Schroeder Felix, Fairclough Stephen, Dehais Frederic, Richins Matthew
School of Psychology, Liverpool John Moores University, Liverpool, United Kingdom.
Institut Supérieur de l'Aéronautique et de l'Espace (ISAE-SUPAERO), Université de Toulouse, Toulouse, France.
Front Neuroergon. 2025 Jul 1;6:1582724. doi: 10.3389/fnrgo.2025.1582724. eCollection 2025.
Neuroadaptive technologies are a type of passive Brain-computer interface (pBCI) that aim to incorporate implicit user-state information into human-machine interactions by monitoring neurophysiological signals. Evaluating machine learning and signal processing approaches represents a core aspect of research into neuroadaptive technologies. These evaluations are often conducted under controlled laboratory settings and offline, where exhaustive analyses are possible. However, the manner in which classifiers are evaluated offline has been shown to impact reported accuracy levels, possibly biasing conclusions. In the current study, we investigated one of these sources of bias, the choice of cross-validation scheme, which is often not reported in sufficient detail.
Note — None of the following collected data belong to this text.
Background: an optimization exercise with open tools, aiming at small area. Do not read the settings as production practice. Only simulation tests tie the RTL to the original design; equivalence was not proved. The flow treats the clock pin as an ideal source. Dropping or thinning the clock tree relies on that and would not hold on a real chip. Power figures rest on the tool's default switching activity, not on a simulated workload.

// Simon
module Simon(
    output [3:0]    an,
    output [6:0]    seg,
    output [15:0]   led,
    input  [3:0]    sw,
    input           clk,
    input           btnR,      
    input           btnL,      
    input           btnC       
    );
For scale: ~310 cells after synthesis, ~54 flip-flops, ~35 I/O pins.
clock: 10.0 ns
lec_check: 0
cap_margin: 20
core_margin: 2
core_utilization: 78
slew_margin: 20
standard.sh (not shown) runs the stock make flow with config.mk's settings and CLKGATE_MAP_FILE= SYNTH_SCRIPT=/design/flow/synth_recipe.tcl, a recipe that flattens the netlist after the stock synthesis.
==> flow/flow/run.sh <==
#!/bin/bash
# Own layout flow: the standard layout (standard.sh) with three changes:
#  1. synthesis maps the logic with an area-oriented ABC script (flow/abc.script)
#     instead of ORFS's speed script, and leaves adders to ABC too
#     (ADDER_MAP_FILE empty, so no half/full adder cells are extracted
#     first); everything else in the synthesis (synth_recipe.tcl, ORFS
#     synth.tcl) is unchanged, so registers keep their
#     names and cell types;
#  2. ports are buffered with sky130_fd_sc_hd__buf_1;
#  3. clock tree synthesis inserts no dummy loads, or, when flow/one_clk_buf
#     names a buffer cell, flow/cts_hook.tcl replaces the clock tree with
#     a few such buffers (flow/one_clk_n of them, default 2), each driving
#     the clock pins of one cluster of registers.
# Each tool's output goes to a log file of its own in this folder.
set -euo pipefail
W=$(pwd)
F=$W/flow

sed 's#log_cmd abc {\*}$abc_args#log_cmd abc -script '"$F"'/abc.script {*}$lib_args {*}$lib_dont_use_args#' \
    "$FLOW_HOME/scripts/synth.tcl" > "$W/area_synth.tcl"
grep -q "$F/abc.script" "$W/area_synth.tcl"
sed "s#source \$::env(SCRIPTS_DIR)/synth.tcl#source $W/area_synth.tcl#" \
    "$W/synth_recipe.tcl" > "$W/area_synth_recipe.tcl"
grep -q "source $W/area_synth.tcl" "$W/area_synth_recipe.tcl"

sed -E "s#SYNTH_SCRIPT=[^ ']*synth_recipe.tcl#SYNTH_SCRIPT=$W/area_synth_recipe.tcl ADDER_MAP_FILE=#" \
    "$W/standard.sh" > "$W/area_standard.sh"
grep -q "SYNTH_SCRIPT=$W/area_synth_recipe.tcl" "$W/area_standard.sh"

export BUFFER_PORTS_ARGS="-buffer_cell sky130_fd_sc_hd__buf_1"
CTS="-sink_clustering_enable -repair_clock_nets -dont_use_dummy_load"
if [[ -f "$F/cts_args" ]]; then CTS="$CTS $(cat "$F/cts_args")"; fi
export CTS_ARGS="$CTS"
if [[ -f "$F/one_clk_buf" ]]; then
  export PRE_CTS_TCL="$F/cts_hook.tcl"
  export ONE_CLK_NET=clk
  export ONE_CLK_BUF="$(cat "$F/one_clk_buf")"
  export ONE_CLK_N=2
  if [[ -f "$F/one_clk_n" ]]; then ONE_CLK_N="$(cat "$F/one_clk_n")"; fi
fi

bash "$W/area_standard.sh" > "$W/flow_make.log" 2>&1 || { tail -50 "$W/flow_make.log"; exit 1; }
tail -5 "$W/flow_make.log"
# copy each ORFS step log beside this script's log
mkdir -p "$W/flow_logs"
cp -r "$W"/orfs/logs/* "$W/flow_logs/" 2>/dev/null || true
test -f "$W/out/final.def"
==> flow/flow/one_clk_buf <==
sky130_fd_sc_hd__clkbuf_8
==> flow/flow/one_clk_n <==
3
Other scripts of this flow, unchanged in this note and not shown: flow/flow/abc.script, flow/flow/cts_hook.tcl
The baseline died in 3_3_place_gp.
What follows belongs to an exercise in optimizing a design on an open flow for small area, a short achievable clock period and few clock cycles per item; a production flow would make more cautious choices.
In this exercise RTL edits were held to simulation tests only and were not proved equivalent to the original.

== job 5511 ==
==> flow/design.v (excerpt) <==
module Det (clock, reset, go, readAddress, writeAddress,
            WE, readbus, writebus, overflow, finished);
Size: about 180 flip-flops, about 84 I/O pins, ~0.025 sq mm of cells after synthesis.
make LEC_CHECK=0 ABC_CLOCK_PERIOD_IN_PS=5000 CAP_MARGIN=20 CORE_MARGIN=2 CORE_UTILIZATION=40 SLEW_MARGIN=20 SYNTH_HIERARCHICAL=1 finish   # period 15.0 ns
run.sh (not shown) runs the stock make flow with config.mk's settings and CLKGATE_MAP_FILE= SYNTH_SCRIPT=/design/flow/synth_recipe.tcl, a recipe that flattens the netlist after the stock synthesis.
Testbench counts of job 5511, summed over its fixed seeds: cycles 5,128, dets 320.
Context: an optimization exercise on an open-source flow, tuned for small area. The choices shown serve that exercise and are no tape-out recipe. In this exercise RTL edits were held to simulation tests only and were not proved equivalent to the original. Power and IR drop assume default switching activity.

==> flow/design.v (outline; a module is shown in full before it is edited, if it fits) <==
// module matrix_rd_aoi3: 5 lines
// module matrix_rd_aoi2: 5 lines
// module matrix_rd_nand4: 5 lines
// module matrix_rd_nand3: 5 lines
// module matrix_rd_nand2: 5 lines
// module matrix_top: 1634 lines
module matrix_top(mtxDataIn, mtxAddress, mtxRw, mtxCs, mtxClk, mtxReset, mtxDataOut,
                  irq_reg, SeqState, tx_ShiftPIEOut,
                  int_o
                  );
  // ...
==> flow/flow/run.sh <==
#!/bin/bash
# Layout flow: the standard flow (standard.sh) unchanged, except that Yosys maps the
# combinational logic with ABC's default script instead of ORFS's delay-oriented script
# (the clock is 10 ns, so the delay-oriented mapping only adds area).  Flip-flop mapping,
# register names, flattening and renaming are those of the standard synthesis.
set -euo pipefail
HERE=$(pwd)

# synthesis script: ORFS's synth.tcl with the ABC call reduced to the library arguments
sed -e 's#^  log_cmd abc {\*}$abc_args$#  log_cmd abc {*}$lib_args {*}$lib_dont_use_args#' \
    "$FLOW_HOME/scripts/synth.tcl" > "$HERE/flow_synth_core.tcl"
grep -q 'log_cmd abc {\*}$lib_args {\*}$lib_dont_use_args' "$HERE/flow_synth_core.tcl"
sed -e "s#source \$::env(SCRIPTS_DIR)/synth.tcl#source $HERE/flow_synth_core.tcl#" \
    synth_recipe.tcl > "$HERE/flow_synth.tcl"
grep -q "flow_synth_core.tcl" "$HERE/flow_synth.tcl"

# the standard flow with that synthesis script
sed -e "s#SYNTH_SCRIPT=[^ ]*#SYNTH_SCRIPT=$HERE/flow_synth.tcl#" standard.sh > "$HERE/flow_standard.sh"
grep -q "SYNTH_SCRIPT=$HERE/flow_synth.tcl" "$HERE/flow_standard.sh"

bash "$HERE/flow_standard.sh" > "$HERE/flow_make.log" 2>&1
==> flow/standard.sh <==
#!/bin/bash
# synth_recipe.tcl (not shown) runs the flow's synth.tcl, then flattens the netlist and writes it again
# the make line also repeats each setting of config.mk as NAME=value (left out here)
make -C /OpenROAD-flow-scripts/flow DESIGN_CONFIG=/design/flow/config.mk WORK_HOME=/design/flow/orfs CLKGATE_MAP_FILE= SYNTH_SCRIPT=/design/flow/synth_recipe.tcl "${@:-finish}"
==> flow/config.mk <==
export PLATFORM = sky130hd
export DESIGN_NAME = matrix_top
export DESIGN_NICKNAME = matrix_top
export VERILOG_FILES = /design/flow/design.v
export SDC_FILE = /design/flow/constraint.sdc
export NUM_CORES = 4
export LEC_CHECK = 0
export CAP_MARGIN = 10
export CORE_MARGIN = 2
export CORE_UTILIZATION = 40
export CTS_BUF_LIST = sky130_fd_sc_hd__clkbuf_8
export CTS_CLUSTER_DIAMETER = 40
export CTS_CLUSTER_SIZE = 20
export SLEW_MARGIN = 10
export SYNTH_HIERARCHICAL = 1
==> flow/constraint.sdc <==
create_clock -name core_clock -period 10.0 [get_ports {mtxClk}]
set_input_delay 2.0000 -clock core_clock [delete_from_list [all_inputs] [get_ports {mtxClk}]]
set_output_delay 2.0000 -clock core_clock [all_outputs]
set_load 0.01 [all_outputs]
==> results.json, run 1 <==
{
  "whs_ns": 0.476,
  "synth_cells": 3077,
  "yosysMostFrequentCell": "edfxtp_1",
  "worstPathRequired_ns": 10.57,
  "met1_usage_pct": 39.0,
  "cp_num_buf_inv": 11,
  "switching_share_pct": 24.3,
  "clock_area_share_pct": 5.72,
  "signal_buffers": 245,
  "dp_hpwl_mm": 124,
  "p_leak_uw": 0.0191,
  "cts_tree": "done",
  "layout.cells.most_common_list": "edfxtp_1, a222oi_1, nand2_1",
  "status": "complete, no violations",
  "postCtsSetupRepairBufs": 0,
  "cp-endpoint": "sh_val[6]",
  "stdcell_count": 5250,
  "crit_path_start_kind": "register",
  "final_area_um2": 58500,
  "route.detailed.drc": 0,
  "grt_pass1_vias": 33600,
  "hold_depth": 1,
  "io_buffers": 94,
  "async_reset_ff_share_pct": 7.54,
  "pg_seq_uw": 5990,
  "synthAdderAreaFrac_pct": 0.344,
  "ff2ff_path_depth": 36,
  "met3WireLength_mm": 27.0,
  "final_max_slew_viol_count": 0,
  "pg_comb_uw": 443
}
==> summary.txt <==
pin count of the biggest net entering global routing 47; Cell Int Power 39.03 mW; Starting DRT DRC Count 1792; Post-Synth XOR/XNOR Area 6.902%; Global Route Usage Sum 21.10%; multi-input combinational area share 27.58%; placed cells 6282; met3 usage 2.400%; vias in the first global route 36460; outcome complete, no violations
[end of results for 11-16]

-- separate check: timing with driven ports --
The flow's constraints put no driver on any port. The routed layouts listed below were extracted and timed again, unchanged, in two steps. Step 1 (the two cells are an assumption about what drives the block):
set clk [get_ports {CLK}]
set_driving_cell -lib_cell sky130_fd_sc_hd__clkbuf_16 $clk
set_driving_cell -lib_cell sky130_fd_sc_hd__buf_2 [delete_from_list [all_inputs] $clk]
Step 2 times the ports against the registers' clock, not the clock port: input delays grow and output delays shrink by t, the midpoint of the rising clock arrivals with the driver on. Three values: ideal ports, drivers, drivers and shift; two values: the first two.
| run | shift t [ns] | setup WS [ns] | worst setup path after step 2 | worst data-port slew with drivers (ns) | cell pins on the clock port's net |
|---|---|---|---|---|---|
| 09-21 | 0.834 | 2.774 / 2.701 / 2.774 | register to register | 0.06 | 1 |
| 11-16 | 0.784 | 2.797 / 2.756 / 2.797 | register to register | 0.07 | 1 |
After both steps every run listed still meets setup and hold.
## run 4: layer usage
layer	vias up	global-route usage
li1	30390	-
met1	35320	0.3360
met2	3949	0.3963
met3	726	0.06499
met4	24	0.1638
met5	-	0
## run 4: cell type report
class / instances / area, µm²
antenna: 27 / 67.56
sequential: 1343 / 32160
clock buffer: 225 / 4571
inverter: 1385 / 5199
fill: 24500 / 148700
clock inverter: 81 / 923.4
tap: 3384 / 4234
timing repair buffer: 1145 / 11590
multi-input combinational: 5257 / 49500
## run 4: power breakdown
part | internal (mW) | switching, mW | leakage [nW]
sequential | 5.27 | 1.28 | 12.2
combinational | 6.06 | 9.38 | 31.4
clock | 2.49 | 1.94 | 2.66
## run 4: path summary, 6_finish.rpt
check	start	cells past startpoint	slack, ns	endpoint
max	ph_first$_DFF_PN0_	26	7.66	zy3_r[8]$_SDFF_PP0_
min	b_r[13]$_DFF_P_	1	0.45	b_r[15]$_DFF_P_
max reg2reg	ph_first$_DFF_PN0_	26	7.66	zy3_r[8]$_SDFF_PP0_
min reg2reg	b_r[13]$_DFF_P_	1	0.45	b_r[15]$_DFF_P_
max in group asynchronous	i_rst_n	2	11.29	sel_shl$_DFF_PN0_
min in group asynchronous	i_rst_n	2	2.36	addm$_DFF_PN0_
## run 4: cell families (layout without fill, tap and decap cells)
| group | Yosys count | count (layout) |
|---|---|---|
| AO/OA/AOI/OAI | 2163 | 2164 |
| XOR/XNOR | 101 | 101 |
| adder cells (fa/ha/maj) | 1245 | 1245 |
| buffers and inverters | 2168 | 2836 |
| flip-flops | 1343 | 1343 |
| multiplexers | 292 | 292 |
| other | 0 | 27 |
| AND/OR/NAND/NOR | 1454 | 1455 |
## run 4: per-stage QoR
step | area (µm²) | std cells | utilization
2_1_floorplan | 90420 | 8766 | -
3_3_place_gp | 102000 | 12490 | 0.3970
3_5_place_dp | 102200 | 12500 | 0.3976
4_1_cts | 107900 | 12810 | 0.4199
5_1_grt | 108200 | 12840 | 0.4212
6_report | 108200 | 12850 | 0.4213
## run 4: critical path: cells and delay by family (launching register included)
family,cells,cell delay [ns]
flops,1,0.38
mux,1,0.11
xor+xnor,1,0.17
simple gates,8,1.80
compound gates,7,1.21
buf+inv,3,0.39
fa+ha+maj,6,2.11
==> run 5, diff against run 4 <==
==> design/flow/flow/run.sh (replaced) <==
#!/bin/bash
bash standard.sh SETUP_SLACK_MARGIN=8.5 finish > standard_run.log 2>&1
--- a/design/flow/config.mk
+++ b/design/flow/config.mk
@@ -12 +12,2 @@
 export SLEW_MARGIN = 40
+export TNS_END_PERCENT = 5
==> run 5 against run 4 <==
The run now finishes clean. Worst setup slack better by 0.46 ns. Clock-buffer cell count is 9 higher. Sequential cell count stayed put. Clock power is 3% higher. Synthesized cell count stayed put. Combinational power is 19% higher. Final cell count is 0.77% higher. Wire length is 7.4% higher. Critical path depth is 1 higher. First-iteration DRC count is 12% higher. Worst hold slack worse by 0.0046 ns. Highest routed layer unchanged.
This is an optimization exercise on Yosys and OpenROAD, whose aim is small area, not a production implementation. RTL that was checked went through simulation tests only; none was proved equivalent to the original. The RTL of run 1 was laid out without a check of its function. The flow treats the clock pin as an ideal source, which a real chip does not have. Power and IR drop assume default switching activity.

[flow/standard.sh]
#!/bin/bash
# synth_recipe.tcl (not shown) runs the flow's synth.tcl, then flattens the netlist and writes it again
# the make line also repeats each setting of config.mk as NAME=value (left out here)
make -C /OpenROAD-flow-scripts/flow DESIGN_CONFIG=/design/flow/config.mk WORK_HOME=/design/flow/orfs CLKGATE_MAP_FILE= SYNTH_SCRIPT=/design/flow/synth_recipe.tcl "${@:-finish}"
[flow/config.mk]
export PLATFORM = sky130hd
export DESIGN_NAME = switches_top
export DESIGN_NICKNAME = switches_top
export VERILOG_FILES = /design/flow/design.v
export SDC_FILE = /design/flow/constraint.sdc
export NUM_CORES = 4
export LEC_CHECK = 0
export CAP_MARGIN = 20
export CORE_MARGIN = 2
export CORE_UTILIZATION = 40
export CTS_BUF_LIST = sky130_fd_sc_hd__clkbuf_8
export PLACE_DENSITY = 0.6
export SLEW_MARGIN = 20
[flow/design.v]
`timescale 1ns / 1ps
`timescale 1ns / 1ps
`timescale 1ns / 1ps
`timescale 1ns / 1ps
module switches_top(clk, reset, hsync, vsync, switches_p1, switches_p2, rgb);
	input	[7:0]	switches_p1;
	input	[7:0]	switches_p2;
	input			clk;
	input			reset;
	output	reg		hsync;
	output	reg		vsync;
	output	[2:0]	rgb;
	function [5:0] incdec;
		input [5:0] x;
		input en;
		input dec;
		integer i;
		reg t;
		begin
			t = en;
			for (i = 0; i < 6; i = i + 1) begin
				incdec[i] = x[i] ^ t;
				t = t & (x[i] ^ dec);
			end
		end
	endfunction
	function [4:0] move_h;
		input [4:0] x;
		input [1:0] c;
		input z;
		reg [5:0] r;
		begin
			r = incdec({1'b0, x}, !z && !c[1], c[0]);
			move_h = r[4:0];
		end
	endfunction
	function [4:0] move_v;
		input [4:0] x;
		input [1:0] c;
		input z;
		reg [5:0] r;
		begin
			r = incdec({1'b0, x}, !z && c[1], c[0]);
			move_v = r[4:0];
		end
	endfunction
	reg		[4:0]	hc;
	reg		[3:0]	ho;
	reg		[4:0]	vc;
	reg		[3:0]	vo;
	wire			hend	= (hc == 5'd20) && (ho == 4'd9);	 
	wire			vend	= (vc == 5'd17) && (vo == 4'd6);	 
	wire	[5:0]	hc_inc6	= incdec({1'b0, hc}, 1'b1, 1'b0);
	wire	[5:0]	vc_inc6	= incdec({1'b0, vc}, 1'b1, 1'b0);
	wire	[5:0]	ho_inc6	= incdec({2'b0, ho}, 1'b1, 1'b0);
	wire	[5:0]	vo_inc6	= incdec({2'b0, vo}, 1'b1, 1'b0);
	always @(posedge clk) begin
		if (reset || hend) begin
			hc <= 5'd0;
			ho <= 4'd1;
		end
		else if (ho == 4'd14) begin
			hc <= hc_inc6[4:0];
			ho <= 4'd0;
		end
		else
			ho <= ho_inc6[3:0];
	end
	always @(posedge clk) begin
		if (reset || (hend && vend)) begin
			vc <= 5'd0;
			vo <= 4'd0;
		end
		else if (hend) begin
			if (vo == 4'd14) begin
				vc <= vc_inc6[4:0];
				vo <= 4'd0;
			end
			else
				vo <= vo_inc6[3:0];
		end
	end
	always @(posedge clk) begin
		hsync <= (hc == 5'd17 && ho >= 4'd9) || hc == 5'd18 || (hc == 5'd19 && ho <= 4'd1);
		vsync <= (vc == 5'd16 && vo == 4'd14) || (vc == 5'd17 && vo <= 4'd1);
	end
	wire			h_on	= hc < 5'd17 || (hc == 5'd17 && ho <= 4'd1);	 
	wire			v_on	= vc < 5'd16;									 
	wire			display_on = h_on && v_on;
	wire			borders	= display_on && ((hc == 5'd0 && ho <= 4'd2) || (hc == 5'd17 && ho == 4'd1)
								|| (vc == 5'd0 && vo <= 4'd1) || (vc == 5'd15 && vo == 4'd14));
	wire			line254	= vc == 5'd16 && vo == 4'd14 && hc == 5'd0;
	reg		[5:0]	fcnt;	 
	wire			tick	= line254 && ho == 4'd3 && fcnt[1:0] == 2'b00;
	always @(posedge clk) begin
		if (reset)
			fcnt <= {5'b11110, line254 && ho == 4'd1};
		else if (line254 && ho == 4'd2)
			fcnt <= incdec(fcnt, 1'b1, 1'b0);
	end
	reg		[7:0]	dir_sw_q;
	wire	[7:0]	dir_sw	= {switches_p2[3:0], switches_p1[3:0]};
	wire			dir_edge = |(dir_sw & ~dir_sw_q);
	reg		[1:0]	dir1;
	reg		[1:0]	dir2;
	always @(posedge clk) begin
		dir_sw_q <= dir_sw;
		if (reset || dir_edge) begin
			if (reset || (switches_p1[1] && dir1 != 2'b01))
				dir1 <= 2'b00;
			else if (switches_p1[0] && dir1 != 2'b00)
				dir1 <= 2'b01;
			else if (switches_p1[2] && dir1 != 2'b10)
				dir1 <= 2'b11;
			else if (switches_p1[3] && dir1 != 2'b11)
				dir1 <= 2'b10;
			if (!reset && switches_p2[1] && dir2 != 2'b01)
				dir2 <= 2'b00;
			else if (reset || (switches_p2[0] && dir2 != 2'b00))
				dir2 <= 2'b01;
			else if (switches_p2[2] && dir2 != 2'b10)
				dir2 <= 2'b11;
			else if (switches_p2[3] && dir2 != 2'b11)
				dir2 <= 2'b10;
		end
	end
	reg				game_over;
	wire			step	= tick && !game_over;
	reg		[4:0]	hh1, hv1, hh2, hv2;
	reg		[1:0]	a0, a1, a2, a3, a4;
	reg				av1, av2, av3, av4;
	reg		[1:0]	b0, b1, b2, b3, b4;
	reg				bv1, bv2, bv3, bv4;
	reg		[1:0]	grow1, grow2;	 
	wire	[4:0]	nxt_h	= (hc == 5'd19) ? 5'd0 : hc_inc6[4:0];
	wire	[4:0]	vnext	= (vo == 4'd14) ? vc_inc6[4:0] : (vend ? 5'd0 : vc);
	wire	[4:0]	nxt_v	= (hc == 5'd19) ? vnext : vc;
	reg		[4:0]	wh, wv;
	reg				acc01_1, acc24_1, acc01_2, acc24_2;
	reg				t01_1c, t24_1c, t01_2c, t24_2c;
	reg		[1:0]	wc;
	reg				wz;
	reg		[1:0]	wsrc;	 
	always @* begin
		wc = 2'b00;
		wz = 1'b1;
		wsrc = 2'd0;
		if (tick) begin
			wc = dir1; wz = 1'b0; wsrc = 2'd1;
		end
		else case (ho)
			4'd1:  begin wc = a0 ^ 2'b01; wz = 1'b0; wsrc = 2'd1; end
			4'd2:  begin wc = a1 ^ 2'b01; wz = !av1; end
			4'd3:  begin wc = a2 ^ 2'b01; wz = !av2; end
			4'd4:  begin wc = a3 ^ 2'b01; wz = !av3; end
			4'd5:  begin wc = a4 ^ 2'b01; wz = !av4; end
			4'd6:  begin wc = b0 ^ 2'b01; wz = 1'b0; wsrc = 2'd2; end
			4'd7:  begin wc = b1 ^ 2'b01; wz = !bv1; end
			4'd8:  begin wc = b2 ^ 2'b01; wz = !bv2; end
			4'd9:  begin wc = b3 ^ 2'b01; wz = !bv3; end
			4'd10: begin wc = b4 ^ 2'b01; wz = !bv4; end
			default: ;
		endcase
	end
	wire	[4:0]	xh	= (wsrc == 2'd1) ? hh1 : (wsrc == 2'd2) ? hh2 : wh;
	wire	[4:0]	xv	= (wsrc == 2'd1) ? hv1 : (wsrc == 2'd2) ? hv2 : wv;
	wire	[4:0]	sum_h	= move_h(xh, wc, wz);
	wire	[4:0]	sum_v	= move_v(xv, wc, wz);
	wire			hit	= wh == nxt_h && wv == nxt_v;
	wire			walk	= hc != 5'd20;
	always @(posedge clk) begin
		wh <= sum_h;
		wv <= sum_v;
		if (walk) case (ho)
			4'd2:  acc01_1 <= hit;
			4'd3:  acc01_1 <= acc01_1 || hit;
			4'd4:  acc24_1 <= hit && grow1 != 2'd0;
			4'd5:  acc24_1 <= acc24_1 || (hit && grow1[1]);
			4'd6:  acc24_1 <= acc24_1 || (hit && grow1 == 2'd3);
			4'd7:  acc01_2 <= hit;
			4'd8:  acc01_2 <= acc01_2 || hit;
			4'd9:  acc24_2 <= hit && grow2 != 2'd0;
			4'd10: acc24_2 <= acc24_2 || (hit && grow2[1]);
			4'd11: acc24_2 <= acc24_2 || (hit && grow2 == 2'd3);
			default: ;
		endcase
		if (reset || (ho == 4'd14 && hc == 5'd19)) begin
			t01_1c <= 1'b0;
			t24_1c <= 1'b0;
			t01_2c <= 1'b0;
			t24_2c <= 1'b0;
		end
		else if (ho == 4'd14 || hend) begin
			t01_1c <= acc01_1;
			t24_1c <= acc24_1;
			t01_2c <= acc01_2;
			t24_2c <= acc24_2;
		end
	end
	wire	[4:0]	nh1	= sum_h;
	wire	[4:0]	nv1	= sum_v;
	wire	[4:0]	nh2	= move_h(hh2, dir2, 1'b0);
	wire	[4:0]	nv2	= move_v(hv2, dir2, 1'b0);
	always @(posedge clk) begin
		if (reset) begin
			hh1 <= 5'd1;
			hv1 <= 5'd1;
			a0 <= 2'b00;
			av1 <= 1'b0;
			av2 <= 1'b0;
			av3 <= 1'b0;
			av4 <= 1'b0;
			hh2 <= 5'd15;
			hv2 <= 5'd14;
			b0 <= 2'b01;
			bv1 <= 1'b0;
			bv2 <= 1'b0;
			bv3 <= 1'b0;
			bv4 <= 1'b0;
		end
		else if (step) begin
			hh1 <= nh1;
			hv1 <= nv1;
			a0 <= dir1;
			av1 <= 1'b1;
			av2 <= av1;
			av3 <= av2;
			av4 <= av3;
			hh2 <= nh2;
			hv2 <= nv2;
			b0 <= dir2;
			bv1 <= 1'b1;
			bv2 <= bv1;
			bv3 <= bv2;
			bv4 <= bv3;
		end
		if (!reset && step) begin
			a1 <= a0;
			a2 <= a1;
			a3 <= a2;
			a4 <= a3;
			b1 <= b0;
			b2 <= b1;
			b3 <= b2;
			b4 <= b3;
		end
	end
	wire			col1	= (dir1 == (a0 ^ 2'b01))
		|| (av2 && dir1[1] != a0[1] && a1 == (dir1 ^ 2'b01) && a2 == (a0 ^ 2'b01));
	wire			col2	= (dir2 == (b0 ^ 2'b01))
		|| (bv2 && dir2[1] != b0[1] && b1 == (dir2 ^ 2'b01) && b2 == (b0 ^ 2'b01));
	wire			out1	= nh1 == 5'd18 || nh1 == 5'd31 || nv1 == 5'd17 || nv1 == 5'd31;
	wire			out2	= nh2 == 5'd18 || nh2 == 5'd31 || nv2 == 5'd17 || nv2 == 5'd31;
	always @(posedge clk) begin
		if (reset)
			game_over <= 1'b0;
		else if (step)
			game_over <= out1 || out2 || col1 || col2;
	end
	reg		[3:0]	apple_a;	 
	reg				apple_rst;	 
	wire	[3:0]	apple_h	= apple_a;
	wire	[3:0]	apple_v	= {apple_a[2] | apple_rst, apple_a[1:0], 1'b0};
	wire			eat1	= nh1 == {1'b0, apple_h} && nv1 == {1'b0, apple_v};
	wire			eat2	= nh2 == {1'b0, apple_h} && nv2 == {1'b0, apple_v};
	always @(posedge clk) begin
		if (reset) begin
			apple_a <= 4'd8;
			apple_rst <= 1'b1;
			grow1 <= 2'd0;
			grow2 <= 2'd0;
		end
		else if (tick) begin
			if (eat1 || eat2) begin
				apple_a <= fcnt[5:2];
				apple_rst <= 1'b0;
			end
			if (eat1 && grow1 != 2'd3)
				grow1 <= grow1 + 2'd1;
			if (eat2 && grow2 != 2'd3)
				grow2 <= grow2 + 2'd1;
		end
	end
	wire			win_tail	= ho >= 4'd1 && ho <= 4'd11 && vo >= 4'd3 && vo <= 4'd13;
	wire			win_head	= ho <= 4'd13 && vo >= 4'd1 && vo <= 4'd14;
	wire			win_apple	= ho >= 4'd1 && ho <= 4'd14 && vo >= 4'd1 && vo <= 4'd14;
	wire			grid		= ho == 4'd1 && vo == 4'd0;
	wire			t01_1	= win_tail && t01_1c;
	wire			t01_2	= win_tail && t01_2c;
	wire			t24_1	= win_tail && t24_1c;
	wire			t24_2	= win_tail && t24_2c;
	wire			h1		= win_head && hc == hh1 && vc == hv1;
	wire			h2		= win_head && hc == hh2 && vc == hv2;
	wire			apple	= win_apple && hc == {1'b0, apple_h} && vc == {1'b0, apple_v};
	reg				s1_r, s1_g, s1_b, s1_k1, s1_k2;
	reg				s2_r, s2_g, s2_b, s2_k1, s2_k2;
	reg				s3_r, s3_g, s3_b, s3_k1, s3_k2;
	reg				q_r, q_g, q_b;
	always @(posedge clk) begin
		s1_r <= t01_1 || t01_2;
		s1_g <= t01_1 || h1 || h2;
		s1_b <= t01_2 || h2;
		s1_k1 <= !reset && t24_1;
		s1_k2 <= !reset && t24_2;
		s2_r <= s1_r || apple;
		s2_g <= s1_g;
		s2_b <= s1_b;
		s2_k1 <= !reset && s1_k1;
		s2_k2 <= !reset && s1_k2;
		s3_r <= s2_r;
		s3_g <= s2_g || grid;
		s3_b <= s2_b || grid;
		s3_k1 <= !reset && s2_k1;
		s3_k2 <= !reset && s2_k2;
		q_r <= display_on && (s3_r || s3_k1 || s3_k2);
		q_g <= display_on && (s3_g || s3_k1);
		q_b <= display_on && (s3_b || s3_k2);
	end
	assign rgb = {game_over || q_b || borders, q_g, q_r};
endmodule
Across three independent electroencephalography (EEG) n-back datasets and 74 participants, we show how metrics and conclusions based on the same data can diverge with different cross-validation choices. A comparison of cross-validation schemes in which train and test subset boundaries either respect the block-structure of the data collection or not, illustrated how the relative performance of classifiers varies significantly with the evaluation method used. By computing bootstrapped 95% confidence intervals of differences across datasets, we showed that classification accuracies of Riemannian minimum distance (RMDM) classifiers may differ by up to 12.7% while those of a Filter Bank Common Spatial Pattern (FBCSP) based linear discriminant analysis (LDA) may differ by up to 30.4%. These differences across cross-validation implementations may impact the conclusions presented in research papers, which can complicate efforts to foster reproducibility. Our results exemplify why detailed reporting on data splitting procedures should become common practice.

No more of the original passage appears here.